Unfortunately, however, police officers purporting to make identifications sometimes believe themselves to be a special case.  Just as verballing has vanished so CCTV has proliferated to a remarkable extent.  This presents obvious opportunities for identification of criminals but also real pitfalls if that identification is not capable of withstanding judicial scrutiny.

I recently defended in a burglary case, instructed by Shaw Graham Kersh Solicitors where CCTV had been retrieved from homeowners.  Footage was circulated to local officers and our client was purportedly identified in footage relating to two burglaries by two separate officers.

Nearly 10 years have elapsed since the Court of Appeal in Regina v Smith and Others [2008] EWCA Crim 1342 handed down clear guidance as to what should have happened. Where a police officer attempts to identify a suspect from images, (s)he is subject to the same principles and procedures as a civilian witness and thus must comply with the rules and spirit of PACE Code D:

A police officer asked to view a CCTV recording is not in the same shoes as a witness asked to identify someone he has been committing a crime. But […], the safeguards which the Code is designed to put in place are equally important in cases where a police officer is asked to see whether he can recognise anyone in a CCTV recording.


It is important that the police’s officer initial reactions to the recording are set out and available for scrutiny. Thus, if the police officer fails to recognise anyone on first viewing but does so subsequently those circumstances should be noted. The words that the officer uses by way of recognition may also be of importance […] as should any words of doubt.

Even if police officers are not avid readers of the Criminal Law Review as a minimum they should know and be able to demonstrate adherence to the mandatory requirements of Code D of PACE which stipulates at paragraphs 3.34 -3.37 that whilst the viewing takes place, a contemporaneous note of the following must be made:

a.       Whether the person knew or was given information concerning the name or identity of any suspect.
b.     What the person has been told before the viewing about the offence, the person(s) depicted in the images or the offender and by whom.
c.        How and by whom the witness was asked to view the image or look at the individual.
d.       Whether the viewing was alone or with others and if with others, the reason for it.
e.      The arrangements under which the person viewed the film or saw the individual and by whom those arrangements were made.
f.        Whether the viewing of any images was arranged as part of a mass circulation to police and the public or for selected persons.
g.       The date time and place images were viewed or further viewed or the individual was seen.
h.       The times between which the images were viewed or the individual was seen.
i.         How the viewing of images or sighting of the individual was controlled and by whom.
j.        Whether the person was familiar with the location shown in any images or the place where they saw the individual and if so, why.
k.       Whether or not on this occasion, the person claims to recognise any image shown, or any individual seen, as being someone known to them, and if they do:
(i)                   the reason;
(ii)                 the words of recognition;
(iii)                any expressions of doubt;
(iv)               what features of the image or the individual triggered the recognition.

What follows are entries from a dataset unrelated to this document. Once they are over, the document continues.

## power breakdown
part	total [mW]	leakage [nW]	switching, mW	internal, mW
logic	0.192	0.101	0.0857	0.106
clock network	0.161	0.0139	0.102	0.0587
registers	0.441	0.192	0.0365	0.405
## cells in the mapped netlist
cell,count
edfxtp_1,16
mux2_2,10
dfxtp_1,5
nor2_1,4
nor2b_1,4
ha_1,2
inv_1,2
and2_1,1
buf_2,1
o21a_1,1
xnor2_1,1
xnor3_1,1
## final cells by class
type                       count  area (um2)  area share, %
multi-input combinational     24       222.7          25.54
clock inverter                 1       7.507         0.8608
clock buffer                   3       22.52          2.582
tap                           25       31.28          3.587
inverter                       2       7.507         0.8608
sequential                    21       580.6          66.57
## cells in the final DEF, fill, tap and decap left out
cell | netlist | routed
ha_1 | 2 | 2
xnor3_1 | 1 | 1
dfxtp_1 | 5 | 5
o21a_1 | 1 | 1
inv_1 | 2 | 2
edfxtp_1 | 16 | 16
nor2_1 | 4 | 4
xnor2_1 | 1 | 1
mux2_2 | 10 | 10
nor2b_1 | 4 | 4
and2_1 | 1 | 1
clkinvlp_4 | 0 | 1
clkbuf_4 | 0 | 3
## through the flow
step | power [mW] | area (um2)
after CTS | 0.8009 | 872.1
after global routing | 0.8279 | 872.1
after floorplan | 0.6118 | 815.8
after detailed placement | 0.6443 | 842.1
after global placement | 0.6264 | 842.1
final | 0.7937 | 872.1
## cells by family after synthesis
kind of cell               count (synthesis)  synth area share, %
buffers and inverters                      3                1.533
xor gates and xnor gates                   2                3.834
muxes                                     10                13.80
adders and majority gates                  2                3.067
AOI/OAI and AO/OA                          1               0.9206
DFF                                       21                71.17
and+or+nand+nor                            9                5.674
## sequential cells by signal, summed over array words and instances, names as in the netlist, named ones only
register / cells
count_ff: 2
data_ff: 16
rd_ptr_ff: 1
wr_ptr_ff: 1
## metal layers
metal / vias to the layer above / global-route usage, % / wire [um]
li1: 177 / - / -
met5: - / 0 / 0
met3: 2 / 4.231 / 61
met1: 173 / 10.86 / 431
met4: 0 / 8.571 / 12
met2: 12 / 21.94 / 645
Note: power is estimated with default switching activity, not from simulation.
[config.mk]
export PLATFORM = sky130hd
export DESIGN_NAME = stc_front
export DESIGN_NICKNAME = d
export VERILOG_FILES = /design/src/design/stc_pkg.sv /design/src/design/stc_front.sv
export SDC_FILE = /design/constraint.sdc
export NUM_CORES = 1
export LEC_CHECK = 0
export BUFFER_PORTS_ARGS = -buffer_cell sky130_fd_sc_hd__buf_2
export CORE_UTILIZATION = 51
export DETAILED_ROUTE_END_ITERATION = 8
export PLACE_DENSITY = 0.75
export SLEW_MARGIN = 10
export SYNTH_ARGS = -nofsm -noshare
export SYNTH_HDL_FRONTEND = slang
export SYNTH_SLANG_ARGS = --single-unit
[constraint.sdc]
create_clock -name clock -period 2.95 [get_ports clock]
set_input_delay 0.59 -clock clock [delete_from_list [all_inputs] [get_ports clock]]
set_output_delay 0.59 -clock clock [all_outputs]
set_load 0.02 [all_outputs]
[src/design/stc_pkg.sv]
// Shared types and constants for the scrolling text console.
package stc_pkg;

   // Opcodes of an incoming request.
   typedef enum logic [1:0] {
      OP_PUT  = 2'd0,
      OP_LOAD = 2'd1,
      OP_READ = 2'd2,
      OP_NONE = 2'd3
   } opcode_type;

   // Command kinds after classification in the front end.
   typedef enum logic [1:0] {
      CMD_CHAR    = 2'd0,
      CMD_NEWLINE = 2'd1,
      CMD_LOAD    = 2'd2,
      CMD_READ    = 2'd3
   } cmd_kind_type;

   localparam logic [7:0] NEWLINE_CODE = 8'd10;
   localparam logic [7:0] PIXEL_ON     = 8'hff;
   localparam logic [7:0] PIXEL_OFF    = 8'h00;

   // Command queue between front and back.
   localparam int CMD_DEPTH = 4;
   localparam int CMD_PTR_W = $clog2(CMD_DEPTH);
   localparam int CMD_CNT_W = $clog2(CMD_DEPTH + 1);

   // Result queue.
   localparam int RSP_DEPTH = 2;
   localparam int RSP_PTR_W = $clog2(RSP_DEPTH);
   localparam int RSP_CNT_W = $clog2(RSP_DEPTH + 1);

   typedef struct packed {
      cmd_kind_type kind;
      logic [7:0]   char_code;
      logic [8:0]   glyph_word_index;
      logic [31:0]  glyph_word;
      logic [9:0]   pixel_x;
      logic [8:0]   pixel_y;
   } cmd_type;

   typedef struct packed {
      logic    valid;
      cmd_type cmd;
   } cmd_slot_type;

   typedef struct packed {
      logic       valid;
      logic [7:0] value;
   } rsp_wr_type;

endpackage

[src/design/stc_front.sv]
// Front end: accepts requests, classifies them and queues them for the back end.
module stc_front #(
   parameter int GLYPH_COUNT = 128
) (
   input  logic                  clock,
   input  logic                  reset,
   input  logic                  push,
   output logic                  full,
   input  logic [1:0]            opcode,
   input  logic [7:0]            char_code,
   input  logic [8:0]            glyph_word_index,
   input  logic [31:0]           glyph_word,
   input  logic [9:0]            pixel_x,
   input  logic [8:0]            pixel_y,
   output stc_pkg::cmd_slot_type head,
   input  logic                  take
);

   localparam int STORE_DEPTH = GLYPH_COUNT * 4;

   stc_pkg::cmd_type                 cmd_q_ff [stc_pkg::CMD_DEPTH];
   logic [stc_pkg::CMD_PTR_W-1:0]    wr_ptr_ff, wr_ptr_in;
   logic [stc_pkg::CMD_PTR_W-1:0]    rd_ptr_ff, rd_ptr_in;
   logic [stc_pkg::CMD_CNT_W-1:0]    count_ff, count_in;
   logic                             keep;
   logic                             wr;
   stc_pkg::cmd_type                 cmd_new;

   always_comb begin
      cmd_new.char_code        = char_code;
      cmd_new.glyph_word_index = glyph_word_index;
      cmd_new.glyph_word       = glyph_word;
      cmd_new.pixel_x          = pixel_x;
      cmd_new.pixel_y          = pixel_y;
      keep                     = 1'b0;
      cmd_new.kind             = stc_pkg::CMD_READ;
      case (opcode)
         stc_pkg::OP_PUT: begin
            keep = 1'b1;
            if (char_code == stc_pkg::NEWLINE_CODE) begin
               cmd_new.kind = stc_pkg::CMD_NEWLINE;
            end else begin
               cmd_new.kind = stc_pkg::CMD_CHAR;
            end
         end
         stc_pkg::OP_LOAD: begin
            // Loads past the end of the font store are dropped here.
            keep         = ({2'b0, glyph_word_index} < 11'(STORE_DEPTH));
            cmd_new.kind = stc_pkg::CMD_LOAD;
         end
         stc_pkg::OP_READ: begin
            keep         = 1'b1;
            cmd_new.kind = stc_pkg::CMD_READ;
         end
         default: begin
            keep = 1'b0;
         end
      endcase
   end

   assign full = (count_ff == stc_pkg::CMD_CNT_W'(stc_pkg::CMD_DEPTH));
   assign wr   = push && !full && keep;

   always_comb begin
      wr_ptr_in = wr   ? wr_ptr_ff + 1'b1 : wr_ptr_ff;
      rd_ptr_in = take ? rd_ptr_ff + 1'b1 : rd_ptr_ff;
      count_in  = count_ff + stc_pkg::CMD_CNT_W'(wr) - stc_pkg::CMD_CNT_W'(take);
   end

   always_ff @(posedge clock) begin
      if (reset) begin
         wr_ptr_ff <= '0;
         rd_ptr_ff <= '0;
         count_ff  <= '0;
      end else begin
         wr_ptr_ff <= wr_ptr_in;
         rd_ptr_ff <= rd_ptr_in;
         count_ff  <= count_in;
      end
   end

   always_ff @(posedge clock) begin
      if (wr) begin
         cmd_q_ff[wr_ptr_ff] <= cmd_new;
      end
   end

   assign head.valid = (count_ff != '0);
   assign head.cmd   = cmd_q_ff[rd_ptr_ff];

   a_count_bound: assert property (@(posedge clock) disable iff (reset)
      count_ff <= stc_pkg::CMD_CNT_W'(stc_pkg::CMD_DEPTH))
      else $error("command queue count exceeds its depth");

   a_take_valid: assert property (@(posedge clock) disable iff (reset)
      take |-> head.valid)
      else $error("back end took a command from an empty queue");

   a_drop_load: assert property (@(posedge clock) disable iff (reset)
      (push && !full && opcode == stc_pkg::OP_LOAD
       && {2'b0, glyph_word_index} >= 11'(STORE_DEPTH)) |=> $stable(count_ff) || $past(take))
      else $error("out-of-range glyph load was queued");

endmodule

==> results of run 1 <==
[worst max path at each step]
stage	end	cells past startpoint
floorplan	cmd_q_ff[0][0]$_DFFE_PP_	2
global placement	count_ff[2]$_SDFF_PP0_	11
detailed placement	count_ff[2]$_SDFF_PP0_	11
CTS	head[53]	3
global route	head[17]	3
finish	head[53]	3
[area by class of cell]
| class | instances | area [um2] |
|---|---|---|
| Inverter | 7 | 26.3 |
| Tap cell | 270 | 338 |
| Clock inverter | 13 | 136 |
| Fill cell | 1414 | 7680 |
| Sequential cell | 289 | 8600 |
| Multi-Input combinational cell | 106 | 1890 |
| Clock buffer | 40 | 787 |
| Timing Repair Buffer | 157 | 903 |
[cells in the mapped netlist, drive strengths merged, types with 2 or more instances]
| library cell | number |
|---|---|
| and2 | 5 |
| buf | 16 |
| dfxtp | 9 |
| edfxtp | 280 |
| ha | 6 |
| inv | 7 |
| mux4 | 70 |
| nand2b | 2 |
| nor2 | 7 |
| nor3 | 2 |
| xor2 | 2 |
[kinds of logic (layout without fill, tap and decap cells)]
family	after synthesis	after routing
buf+inv	24	217
mux	72	72
simple gates	22	22
fa+ha+maj	7	7
compound gates	2	2
flops	289	289
xor+xnor	3	3
[per-stage QoR]
stage	utilization	total power, uW	area (um2)	worst slack (ps)	cells
after global placement	0.577	6340	11800	581	829
final	0.623	9820	12700	358	882
after CTS	0.623	9920	12700	301	882
after detailed placement	0.577	6400	11800	473	829
after floorplan	-	5910	10700	645	419
after global routing	0.623	10200	12700	266	882
[state kept, by name (all words and copies together) (netlist names), named ones only]
| signal | cells |
|---|---|
| wr_ptr_ff | 2 |
| cmd_q_ff | 280 |
| count_ff | 3 |
| rd_ptr_ff | 2 |
[worst max-delay path, delay by kind of cell, from the launching register on]
| family | cells | cell delay [ps] |
|---|---|---|
| DFF | 1 | 550 |
| buffers and inverters | 2 | 530 |
| muxes | 1 | 380 |
[power groups by stage]
stage	Clock [uW]	Sequential [uW]	Combinational [uW]
after detailed placement	0	5030	1370
after global placement	0	5010	1340
final	3530	4940	1350
after global routing	3740	4970	1440
after CTS	3600	4950	1370
after floorplan	0	5000	916
[layer usage]
| layer | share of wire | vias to the layer above |
|---|---|---|
| met1 | 0.41 | 2535 |
| met3 | 0.069 | 31 |
| met5 | 0.00064 | - |
| met4 | 0.016 | 2 |
| li1 | - | 2118 |
| met2 | 0.50 | 160 |
==> results.sh, run 1 <==
export IMPL_status="complete, no violations"
export IMPL_path_cells="buf_12, mux4_2, buf_2"
export IMPL_worstPathMaxFanout=50
export IMPL_root_buffer="clkbuf_16"
export IMPL_dieHeight_um=147
export IMPL_p_int_uw=7510
export IMPL_vias=4846
export IMPL_first_pass_iters=4
export IMPL_synth_edf_count=280
export IMPL_clk_pin_slew_ps=60
export IMPL_whs_path_depth=1
export IMPL_post_cts_resize_count=0
export IMPL_synth_compound_area_frac=0.00281
export IMPL_ys_ff_latch=289
export IMPL_grt_pass1_vias=5215
export IMPL_hold_start="glyph_word_index[7]"
export IMPL_reg2reg_to="count_ff[2]$_SDFF_PP0_"
export IMPL_power_density_nw_per_um2=774
export IMPL_syn_nets=500
export IMPL_ios=146
export IMPL_setup_viol_count_final=0
export IMPL_ff2ff_path_depth=11
export IMPL_fin_skew_ps=13.1
export IMPL_core_um2=20400
export IMPL_crit_required_ps=2360
export IMPL_final_cell_mix="edfxtp_1 (280), buf_2 (145), mux4_2 (70), clkbuf_16 (29), clkbuf_1 (9)"
export IMPL_syn_area_per_cell_um2=25.5
export IMPL_initial_core_util=0.525
export IMPL_die_x_um=147
export IMPL_swShare=0.235
export IMPL_cellLeakagePower_uw=0.00428
export IMPL_drt_iter0_drc=235
export IMPL_grt_start_max_net_pins=51
export IMPL_synth_area_leaders="edfxtp_1 (79%), mux4_2 (15%), dfxtp_1 (1.7%), buf_12 (1.3%), ha_1 (0.70%)"
export IMPL_antenna_left=0
export IMPL_clk_latency_ps=530
export IMPL_cap_violations=0
export IMPL_muxShareOfSynthArea=0.150
export IMPL_wire_per_inst_um=21.3
export IMPL_synth_xor_area_frac=0.00246
export IMPL_holdWs_ps=275
export IMPL_row_count=52
export IMPL_fin_tns_setup_ps=0
export IMPL_ys_seq_area_frac=0.803
export IMPL_synth_cells=419
export IMPL_gr_total_overflow=0
export IMPL_end_kind="output port"
export IMPL_fmax_ghz=0.386
export IMPL_synth_top_area_share=0.786
export IMPL_gr_usage_met2=0.306
export IMPL_rrSetupSlack_ps=680
export IMPL_yosys_most_used_dff="edfxtp_1"
export IMPL_start_kind="register"
export IMPL_holdPathEnd="cmd_q_ff[0][58]$_DFFE_PP_"
export IMPL_drt_wl_total_um=18800
export IMPL_ys_types=27
export IMPL_cts_tree="built"
export IMPL_syn_to_final_growth_pct=18.6
export IMPL_hold_viol=0
export IMPL_slowest_delay_ps=550
export IMPL_min_path_type="in2reg"
export IMPL_synth_top_family_by_area="multiplexers"
export IMPL_p_switching_uw=2310
export IMPL_reg2reg_from="count_ff[1]$_SDFF_PP0_"
export IMPL_yosys_area_share_simple=0.0122
export IMPL_drive_gt1_frac=0.449
export IMPL_slew_headroom=0.690
export IMPL_synthArstFlopShare=0
export IMPL_cts_buffers_inserted=29
export IMPL_grt_util_met1=0.237
export IMPL_grtUsageTotal=0.180
export IMPL_cts_hold_buf=0
export IMPL_grt_busiest_layer="met2"
export IMPL_gp_congestion=0.717
export IMPL_clockBufferDepth=3
export IMPL_vdd_drop_max_uv=521
export IMPL_die_area_um2=21500
export IMPL_critical_path_class="reg2out"
export IMPL_grt_first_pass_wirelength_um=29300
export IMPL_antenna_found_initial=1
export IMPL_drv_slew=0
export IMPL_rsz0062_at_grt="no"
export IMPL_htree_num_levels=1
export IMPL_synth_fa_ha_area_frac=0.00889
export IMPL_worst_path_max_delay_cell="dfxtp_4"
export IMPL_grt_util_met3=0.0407
export IMPL_synth_area_um2=10700
export IMPL_worst_pin_slew_ps=465
export IMPL_layout_commonest_cell="edfxtp_1"
export IMPL_nNetsFinal=671
export IMPL_period_needed_ps=2590
export IMPL_seqPwrFrac=0.504
export IMPL_crit_arrival_ps=2000
export IMPL_drcViolationCount=0
export IMPL_clockPowerShare=0.359
export IMPL_diodes=0
export IMPL_yosys_warnings=0
export IMPL_finalCritPeriodShare=0.879
export IMPL_cts_setup_buffers=0
export IMPL_post_drt_via_cell_ratio=5.49
export IMPL_synth_top_area_cell="edfxtp_1"
export IMPL_dp_final_hpwl_um=11200
export IMPL_share_comb_of_total_power=0.137
export IMPL_cts_sinks=289
export IMPL_numPortBuffers=145
No activity file was read; power rests on OpenSTA's default activity.
==> inputs of run 2 (changes only) <==
--- a/config.mk
+++ b/config.mk
@@ -6,9 +6,11 @@
 export NUM_CORES = 1
 export LEC_CHECK = 0
 export BUFFER_PORTS_ARGS = -buffer_cell sky130_fd_sc_hd__buf_2
-export CORE_UTILIZATION = 51
+export CELL_PAD_IN_SITES_DETAIL_PLACEMENT = 0
+export CELL_PAD_IN_SITES_GLOBAL_PLACEMENT = 1
+export CORE_UTILIZATION = 45
 export DETAILED_ROUTE_END_ITERATION = 8
-export PLACE_DENSITY = 0.75
+export PLACE_DENSITY_LB_ADDON = 0.1
 export SLEW_MARGIN = 10
 export SYNTH_ARGS = -nofsm -noshare
 export SYNTH_HDL_FRONTEND = slang
==> run 2 against run 1 <==
Compared with the run above: global-route usage down 2.0 points; cell area increased by 0.46%; final cell count up 6.2%; via count decreased by 0.85%; critical endpoint is now head[34]; largest cell class unchanged; highest routed layer is now met4.
==> results.sh, run 2 (same netlist as run 1, synthesis figures left out) <==
export IMPL_rrSetupSlack_ps=720
export IMPL_nNetsFinal=678
export IMPL_drt_iter0_drc=222
export IMPL_power_density_nw_per_um2=754
export IMPL_cts_buffers_inserted=30
export IMPL_cts_sinks=289
export IMPL_post_cts_resize_count=0
export IMPL_end_kind="output port"
export IMPL_clockBufferDepth=3
export IMPL_reg2reg_from="count_ff[1]$_SDFF_PP0_"
export IMPL_start_kind="register"
export IMPL_setup_viol_count_final=0
export IMPL_whs_path_depth=1
export IMPL_crit_arrival_ps=2150
export IMPL_status="complete, no violations"
export IMPL_ios=146
export IMPL_swShare=0.238
export IMPL_stdcell_area_um2=12700
export IMPL_initial_core_util=0.457
export IMPL_cts_tree="built"
export IMPL_final_cell_mix="edfxtp_1 (280), buf_2 (145), mux4_2 (70), clkbuf_16 (31), clkbuf_1 (13)"
export IMPL_clockPowerShare=0.344
export IMPL_path_cells="buf_12, mux4_2, buf_2"
export IMPL_cts_hold_buf=0
export IMPL_ff2ff_path_depth=11
export IMPL_grt_pass1_vias=5123
export IMPL_htree_num_levels=1
export IMPL_gp_congestion=0.691
export IMPL_period_needed_ps=2740
export IMPL_clk_latency_ps=540
export IMPL_antenna_found_initial=0
export IMPL_cellLeakagePower_uw=0.00428
export IMPL_fin_tns_setup_ps=0
export IMPL_core_um2=23400
export IMPL_dp_final_hpwl_um=11600
export IMPL_post_drt_via_cell_ratio=5.13
export IMPL_hold_viol=0
export IMPL_finalCritPeriodShare=0.930
export IMPL_row_count=56
export IMPL_p_switching_uw=2290
export IMPL_diodes=0
export IMPL_hold_start="glyph_word_index[2]"
export IMPL_seqPwrFrac=0.514
export IMPL_layout_commonest_cell="edfxtp_1"
export IMPL_die_x_um=156
export IMPL_cap_violations=0
export IMPL_clk_pin_slew_ps=60
export IMPL_fin_skew_ps=6.06
export IMPL_fmax_ghz=0.364
export IMPL_first_pass_iters=4
export IMPL_min_path_type="in2reg"
export IMPL_drcViolationCount=0
export IMPL_dieHeight_um=156
export IMPL_regMostFlops="cmd_q_ff"
export IMPL_reg2reg_to="count_ff[2]$_SDFF_PP0_"
export IMPL_grt_first_pass_wirelength_um=28900
export IMPL_reg_top3="cmd_q_ff (280), count_ff (3)"
export IMPL_worst_pin_slew_ps=437
export IMPL_slowest_delay_ps=590
export IMPL_worst_path_max_delay_cell="dfxtp_4"
export IMPL_vdd_drop_max_uv=460
export IMPL_vias=4805
export IMPL_drive_gt1_frac=0.447
export IMPL_grtUsageTotal=0.160
export IMPL_critical_path_class="reg2out"
export IMPL_cts_setup_buffers=0
export IMPL_wire_per_inst_um=20.2
export IMPL_syn_to_final_growth_pct=19.1
export IMPL_antenna_left=0
export IMPL_root_buffer="clkbuf_16"
export IMPL_holdPathEnd="cmd_q_ff[2][53]$_DFFE_PP_"
export IMPL_crit_required_ps=2360
export IMPL_rsz0062_at_grt="no"
export IMPL_die_area_um2=24400
export IMPL_slew_headroom=0.708
export IMPL_p_int_uw=7320
export IMPL_drt_wl_total_um=18900
export IMPL_largest_reg_flops=280
export IMPL_worstPathMaxFanout=23
export IMPL_share_comb_of_total_power=0.142
export IMPL_drv_slew=0
export IMPL_gr_total_overflow=0
export IMPL_numPortBuffers=145
export IMPL_postLayoutCoreUtil=0.544
export IMPL_placed_area_um2=11900
export IMPL_grt_start_max_net_pins=46
-- run 2: cell types whose count changed in the layout (fill, tap and decap cells not counted) --
cell / previous run / this run
buf_4: 5 / 10
clkbuf_1: 9 / 13
bufinv_16: 3 / 0
clkbuf_16: 29 / 31
clkbuf_8: 2 / 0
clkinv_2: 3 / 1
buf_12: 7 / 8
clkinv_1: 6 / 7
clkinv_4: 1 / 0
clkinvlp_4: 0 / 1
-- run 2: area by class of cell --
cell class                      count  area, um2
Inverter                            7       26.3
Timing Repair Buffer              163        961
Clock inverter                      9       38.8
Multi-Input combinational cell    106       1890
Tap cell                          319        399
Clock buffer                       44        825
Fill cell                        1863      10700
Sequential cell                   289       8600
-- run 2: how the worst max path moves through the flow --
| stage | from | endpoint | slack [ps] |
|---|---|---|---|
| finish | register | head[34] | 210 |
| global route | register | head[34] | 80 |
| CTS | register | head[34] | 130 |
| detailed placement | opcode[0] | count_ff[2]$_SDFF_PP0_ | 520 |
| global placement | opcode[0] | count_ff[2]$_SDFF_PP0_ | 580 |
| floorplan | opcode[0] | cmd_q_ff[0][0]$_DFFE_PP_ | 640 |
-- run 2: power by group through the flow --
| stage | sequential [uW] | clock [uW] | combinational (uW) |
|---|---|---|---|
| finish | 4940 | 3310 | 1360 |
| floorplan | 5000 | 0 | 916 |
| global route | 4970 | 3560 | 1470 |
| global placement | 5010 | 0 | 1380 |
| detailed placement | 5030 | 0 | 1390 |
| CTS | 4950 | 3410 | 1400 |
-- run 2: per-layer routing --
| layer | up-vias | track usage | share of wire |
|---|---|---|---|
| met3 | 39 | 0.0350 | 0.051 |
| met2 | 113 | 0.271 | 0.50 |
| met1 | 2513 | 0.206 | 0.42 |
| met4 | 0 | 0.0481 | 0.025 |
| met5 | - | 0 | 0 |
| li1 | 2140 | - | - |
-- run 2: stage by stage --
step / instances / setup WS, ps / hold slack (ps) / total power (uW)
2_1_floorplan: 419 / 645 / 482 / 5910
3_3_place_gp: 884 / 582 / 493 / 6380
3_5_place_dp: 884 / 518 / 521 / 6420
4_1_cts: 937 / 128 / 236 / 9750
5_1_grt: 937 / 80.6 / 239 / 10000
6_report: 937 / 206 / 262 / 9610
-- run 2: worst max-delay path, delay by kind of cell, from the launching register on --
family | cells | cell delay (ps)
muxes | 1 | 550
buffers and inverters | 2 | 450
DFF | 1 | 590
==> config.mk <==
export PLATFORM = sky130hd
export DESIGN_NAME = pqsi_cell
export DESIGN_NICKNAME = d
export VERILOG_FILES = /design/src/sv/pqsi_pkg.sv /design/src/sv/pqsi_cell.sv
export SDC_FILE = /design/constraint.sdc
export NUM_CORES = 1
export LEC_CHECK = 0
export BUFFER_PORTS_ARGS = -buffer_cell sky130_fd_sc_hd__buf_2
export CAP_MARGIN = 20
export CORE_MARGIN = 5
export CORE_UTILIZATION = 46
export CTS_CLUSTER_SIZE = 24
export DETAILED_ROUTE_END_ITERATION = 12
export GPL_TIMING_DRIVEN = 0
export PLACE_DENSITY = 0.87
export RECOVER_POWER = 100
export SYNTH_ARGS = -nofsm -noshare
export SYNTH_HDL_FRONTEND = slang
export SYNTH_SLANG_ARGS = --single-unit
==> constraint.sdc <==
create_clock -name clk -period 5.01 [get_ports clk]
set_input_delay 0.501 -clock clk [delete_from_list [all_inputs] [get_ports clk]]
set_output_delay 0.501 -clock clk [all_outputs]
set_load 0.005 [all_outputs]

If this is done allegations of bad faith can be rebutted, the quality of the purported recognition can be discerned and challenged and, importantly from the prosecutor's perspective, s.78 exclusionary applications can be seen off.

Unfortunately for the prosecution in my case almost none of the safeguards had been adhered to either because the officers involved were ignorant of the Code D  requirements or they chose not even to pay them lip service.  Consequently an application to exclude the crucial identification evidence was acceded to and no evidence was offered.

It would be the simplest imaginable thing for the police to design a pro forma template to circulate with still or moving images of suspects which would require any officer purporting to recognise a suspect to demonstrate step by step compliance with Code D.  If more prosecutions are not to end face down in the sawdust this needs to happen now.